PA WIRE/PA IMAGES A woman kneels at a mural of Savita Halappanavar in Dublin
IRELAND - As many Irish people celebrate what appears to be a landslide victory for pro-choice campaigners in Ireland’s abortion referendum, tributes were paid to a woman whose death has haunted the country since 2012. Savita Halappanavar, a 31-year-old Indian dentist, died of sepsis when she was refused an abortion during a protracted miscarriage. She had travelled to hospital complaining of back pain when she was 17 weeks pregnant, and was told by staff that she was going to lose the child. But because there was a foetal heartbeat, they were barred by law – governed by the eighth amendment of the constitution – from terminating the pregnancy, forcing to her endure a week-long miscarriage. She suffered an infection and later went into septic shock, resulting in her death.

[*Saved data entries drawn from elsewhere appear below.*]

==> v13 <==
Design CONV, start of the top module:
module CONV(
	input			clk,               
	input			reset,             
	output reg		busy,	            
	input			ready,	            
	output reg[11:0]	iaddr,            
	input signed[19:0]	idata,            
	output reg 	     cwr,              
	output reg[11:0] 	caddr_wr,         
	output reg[19:0] 	cdata_wr,         
	output reg	 crd,               
	output reg[11:0]	caddr_rd,         
	input	[19:0]		cdata_rd,         
	output reg[2:0] 	csel              
);
parameter signed bias = 40'h0013100000;    
parameter signed K0_0 = 20'h0A89E;         
parameter signed K0_1 = 20'h092D5;         
parameter signed K0_2 = 20'h06D43;         
parameter signed K0_3 = 20'h01004;         
parameter signed K0_4 = 20'hF8F71;         
parameter signed K0_5 = 20'hF6E54;         
parameter signed K0_6 = 20'hFA6D7;         
parameter signed K0_7 = 20'hFC834;         
parameter signed K0_8 = 20'hFAC19;         
parameter IDLE       = 3'd0;    
parameter READ_CONV  = 3'd1;    
parameter WRITE_L0   = 3'd2;    
parameter DELAY1     = 3'd3;    
parameter READ_L0    = 3'd4;    
parameter WRITE_L1   = 3'd5;    
parameter DELAY2     = 3'd6;    
parameter FINISH     = 3'd7;    
reg [5:0] x, y, L1_x, L1_y;             
reg [3:0] counter_kdata, counter_kaddr;   
reg [2:0] counter_layer1;	            
reg [2:0] current_state, next_state;    
reg signed [19:0] Kernel;               
reg signed [39:0] conv_sum;             
reg signed [19:0] idata_tmp;            
wire signed [39:0] data_conv;
wire signed [19:0] conv_result;
assign data_conv = Kernel * idata_tmp;              
assign conv_result[19:0] = conv_sum[35:16] + conv_sum[15];   
always@(*) begin
	case(counter_kdata)
		4'd1: Kernel = K0_0;
		4'd2: Kernel = K0_1;
		4'd3: Kernel = K0_2;
		4'd4: Kernel = K0_3;
		4'd5: Kernel = K0_4;
		4'd6: Kernel = K0_5;
		4'd7: Kernel = K0_6;
		4'd8: Kernel = K0_7;
		4'd9: Kernel = K0_8;
		default: Kernel = 0;
	endcase
end
always@(posedge clk or posedge reset) begin
  ...
export LEC_CHECK = 0
export CAP_MARGIN = 5
export CORE_MARGIN = 2
export CORE_UTILIZATION = 72
export HOLD_SLACK_MARGIN = -0.08
export PLACE_DENSITY = 0.64
export SETUP_SLACK_MARGIN = 0.9
export SLEW_MARGIN = 20
create_clock -name core_clock -period 7.5 [get_ports {clk}]
run.sh (not shown) runs the stock make flow with config.mk's settings and CLKGATE_MAP_FILE=.
==> v23 (differences from v13) <==
==> flow/config.mk (replaced) <==
export PLATFORM = sky130hd
export DESIGN_NAME = CONV
export DESIGN_NICKNAME = CONV
export VERILOG_FILES = /design/flow/design.v
export SDC_FILE = /design/flow/constraint.sdc
export NUM_CORES = 4
export LEC_CHECK = 0
export CAP_MARGIN = 20
export CORE_MARGIN = 2
export CORE_UTILIZATION = 52
export SLEW_MARGIN = 20
==> flow/constraint.sdc (replaced) <==
create_clock -name core_clock -period 6.44 [get_ports {clk}]
set_input_delay 1.2880 -clock core_clock [delete_from_list [all_inputs] [get_ports {clk}]]
set_output_delay 1.2880 -clock core_clock [all_outputs]
set_load 0.01 [all_outputs]
==> v16 (differences from v13) <==
--- a/flow/config.mk
+++ b/flow/config.mk
@@ -7,8 +7,8 @@
 export LEC_CHECK = 0
-export CAP_MARGIN = 5
+export CAP_MARGIN = 20
 export CORE_MARGIN = 2
 export CORE_UTILIZATION = 72
-export HOLD_SLACK_MARGIN = -0.08
-export PLACE_DENSITY = 0.64
-export SETUP_SLACK_MARGIN = 0.9
+export CTS_CLUSTER_SIZE = 82
+export PLACE_DENSITY_LB_ADDON = 0.08
+export SETUP_SLACK_MARGIN = 1.57
 export SLEW_MARGIN = 20
==> flow/constraint.sdc (replaced) <==
create_clock -name core_clock -period 5.45 [get_ports {clk}]
set_input_delay 1.0900 -clock core_clock [delete_from_list [all_inputs] [get_ports {clk}]]
set_output_delay 1.0900 -clock core_clock [all_outputs]
set_load 0.01 [all_outputs]
==> comparison table <==
item	v23	v16	v13
Clock distribution area overhead in the final layout	0.0203	-	0.0194
Share of cell area taken by multi-input logic gates	0.609	-	0.632
Hpwl dp	55.9 mm	57.2 mm	54.1 mm
Placement Setup Slack	-1410 ps	-2410 ps	-307 ps
Classification of the worst setup path	flop to flop	-	flop to flop
End of the critical path	conv_sum[37]	-	conv_sum[35]
Number of core rows	81	69	69
Worst IR Drop VDD	271 uV	-	199 uV
Worst hold-check path type	flop to flop	-	flop to flop
Start point of the worst hold path	current_state[7]	-	csel[0]
Tally of clock buffers in the finished layout	17	-	19
Die area	51600 um^2	37500 um^2	37500 um^2
DRT met1 WL	28.9 mm	-	28.3 mm
Finished Layout Cells	3829	-	3542
Status	finished with violations	stopped before the end	finished with violations
Last stage reached	-	global routing	-
Violated checks	setup timing	-	setup timing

On Saturday, as it emerged that the country had overwhelming voted to repeal the amendment, which will pave the way for the government to relax the laws on abortion, many women were remembering Savita and her legacy. A mural bearing her image in the busy Portobello district of Dublin was adorned with notes, flowers and tributes as people flocked to pay their respects. Jill Jordan, 38, who was there with her baby daughter Ivy, told HuffPost UK: “It’s not yet official but I’m feeling sheer relief. “It means we can go into the future knowing that the people of Ireland actually trust us and realise women are not shameful objects. “The result means we won’t be exporting women for abortions, it gets rid of that hypocrisy. It just adds another layer of distress in crisis.” She patted her daughter, adding: “She doesn’t know it yet but we did this for her.”
Speaking to the Irish Times, Savita’s father, Andanappa Yalagi, said he hoped the new legislation, promised to be enacted before the end of the year by the Irish Prime Minister Leo Varadkar, should be called “Savita’s law”. Speaking from the family home in Belgaum, Karnataka in south west India, he said the family was “really, really happy” the Irish people were on course to deliver a strong ‘Yes’ in the abortion referendum. “I want to thank you so much. I want to say ‘Thank you’ to our brothers and sisters in Ireland for voting Yes. It is very important. There has been really a lot, too much struggle for the Irish ladies.”
Anne Marie Roche, 37, said: “Savita and I were pregnant at the same time. When she died I wasn’t able to march. Now I have the strength, I wanted to come and pay tribute to her. “She should be at home with her five-year-old like I am. She should never have been made a martyr in this country.” Ali, who asked for her surname not to be published, laid flowers at the makeshift shrine. She said: “This is a celebration but it’s bittersweet. We failed Savita. Ireland failed Savita. But hopefully we won’t let what happened to her happen to anyone else.” Other tributes read: “I voted for you Savita, I’m sorry we failed you” and “If I have a daughter I will name her Savita after you”.